## Activity
The answer must consist only of the lines from the line with "if (bq[29]) t" to the line with "if (clr) begin", both included, exactly as they stand below.

## Data

=== Begin Enclosure ===

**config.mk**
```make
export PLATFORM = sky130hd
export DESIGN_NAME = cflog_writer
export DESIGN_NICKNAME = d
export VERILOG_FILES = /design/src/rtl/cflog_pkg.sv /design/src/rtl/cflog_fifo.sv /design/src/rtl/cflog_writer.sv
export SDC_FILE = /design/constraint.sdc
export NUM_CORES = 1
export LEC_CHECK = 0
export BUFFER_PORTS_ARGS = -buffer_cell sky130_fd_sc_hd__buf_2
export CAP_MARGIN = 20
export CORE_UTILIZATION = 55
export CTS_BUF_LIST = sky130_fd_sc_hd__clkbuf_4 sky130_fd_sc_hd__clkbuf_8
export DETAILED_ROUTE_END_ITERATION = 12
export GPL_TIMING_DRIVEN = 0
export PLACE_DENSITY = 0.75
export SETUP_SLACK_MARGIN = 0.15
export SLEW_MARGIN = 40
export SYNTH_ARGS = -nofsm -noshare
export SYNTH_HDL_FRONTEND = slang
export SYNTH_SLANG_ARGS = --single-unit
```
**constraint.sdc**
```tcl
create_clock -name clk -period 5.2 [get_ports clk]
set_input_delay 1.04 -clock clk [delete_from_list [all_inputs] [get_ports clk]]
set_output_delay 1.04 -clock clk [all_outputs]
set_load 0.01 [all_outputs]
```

=== End Enclosure ===
=== Begin Enclosure ===

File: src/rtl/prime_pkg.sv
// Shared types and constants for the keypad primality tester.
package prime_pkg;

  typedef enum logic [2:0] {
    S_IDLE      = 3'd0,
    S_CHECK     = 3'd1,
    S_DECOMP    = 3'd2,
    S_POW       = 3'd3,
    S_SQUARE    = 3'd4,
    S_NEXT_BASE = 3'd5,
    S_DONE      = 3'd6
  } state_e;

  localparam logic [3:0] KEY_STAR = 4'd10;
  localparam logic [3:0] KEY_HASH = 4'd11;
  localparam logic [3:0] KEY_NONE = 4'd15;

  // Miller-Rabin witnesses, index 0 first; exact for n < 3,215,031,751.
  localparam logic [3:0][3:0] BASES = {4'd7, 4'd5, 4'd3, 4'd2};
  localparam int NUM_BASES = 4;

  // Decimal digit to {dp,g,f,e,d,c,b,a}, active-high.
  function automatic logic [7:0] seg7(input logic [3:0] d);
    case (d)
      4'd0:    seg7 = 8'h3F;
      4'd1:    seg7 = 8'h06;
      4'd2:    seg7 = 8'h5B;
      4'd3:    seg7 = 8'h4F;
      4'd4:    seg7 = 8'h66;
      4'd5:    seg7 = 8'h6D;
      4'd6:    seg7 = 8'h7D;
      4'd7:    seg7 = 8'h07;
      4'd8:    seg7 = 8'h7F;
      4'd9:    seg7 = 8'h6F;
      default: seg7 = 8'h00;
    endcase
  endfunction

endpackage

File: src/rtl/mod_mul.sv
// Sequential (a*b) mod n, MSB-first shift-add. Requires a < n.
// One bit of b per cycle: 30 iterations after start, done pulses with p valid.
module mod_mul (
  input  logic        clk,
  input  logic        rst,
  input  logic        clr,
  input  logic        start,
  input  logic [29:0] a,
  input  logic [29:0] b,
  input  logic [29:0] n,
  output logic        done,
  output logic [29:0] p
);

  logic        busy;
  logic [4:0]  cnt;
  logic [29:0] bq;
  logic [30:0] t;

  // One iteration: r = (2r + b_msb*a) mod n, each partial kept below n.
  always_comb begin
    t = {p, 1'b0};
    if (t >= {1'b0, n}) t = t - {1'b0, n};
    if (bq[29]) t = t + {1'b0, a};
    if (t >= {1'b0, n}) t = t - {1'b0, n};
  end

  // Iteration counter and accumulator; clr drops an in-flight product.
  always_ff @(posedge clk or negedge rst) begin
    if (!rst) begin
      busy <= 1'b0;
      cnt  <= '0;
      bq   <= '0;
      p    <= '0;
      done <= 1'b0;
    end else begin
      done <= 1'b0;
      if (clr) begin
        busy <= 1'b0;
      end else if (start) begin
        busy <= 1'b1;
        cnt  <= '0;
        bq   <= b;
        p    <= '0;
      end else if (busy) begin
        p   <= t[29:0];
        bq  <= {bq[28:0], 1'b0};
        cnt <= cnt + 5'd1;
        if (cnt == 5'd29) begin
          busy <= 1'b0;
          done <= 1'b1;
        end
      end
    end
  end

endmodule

=== End Enclosure ===

## Exercise solution
    if (bq[29]) t = t + {1'b0, a};
    if (t >= {1'b0, n}) t = t - {1'b0, n};
  end

  // Iteration counter and accumulator; clr drops an in-flight product.
  always_ff @(posedge clk or negedge rst) begin
    if (!rst) begin
      busy <= 1'b0;
      cnt  <= '0;
      bq   <= '0;
      p    <= '0;
      done <= 1'b0;
    end else begin
      done <= 1'b0;
      if (clr) begin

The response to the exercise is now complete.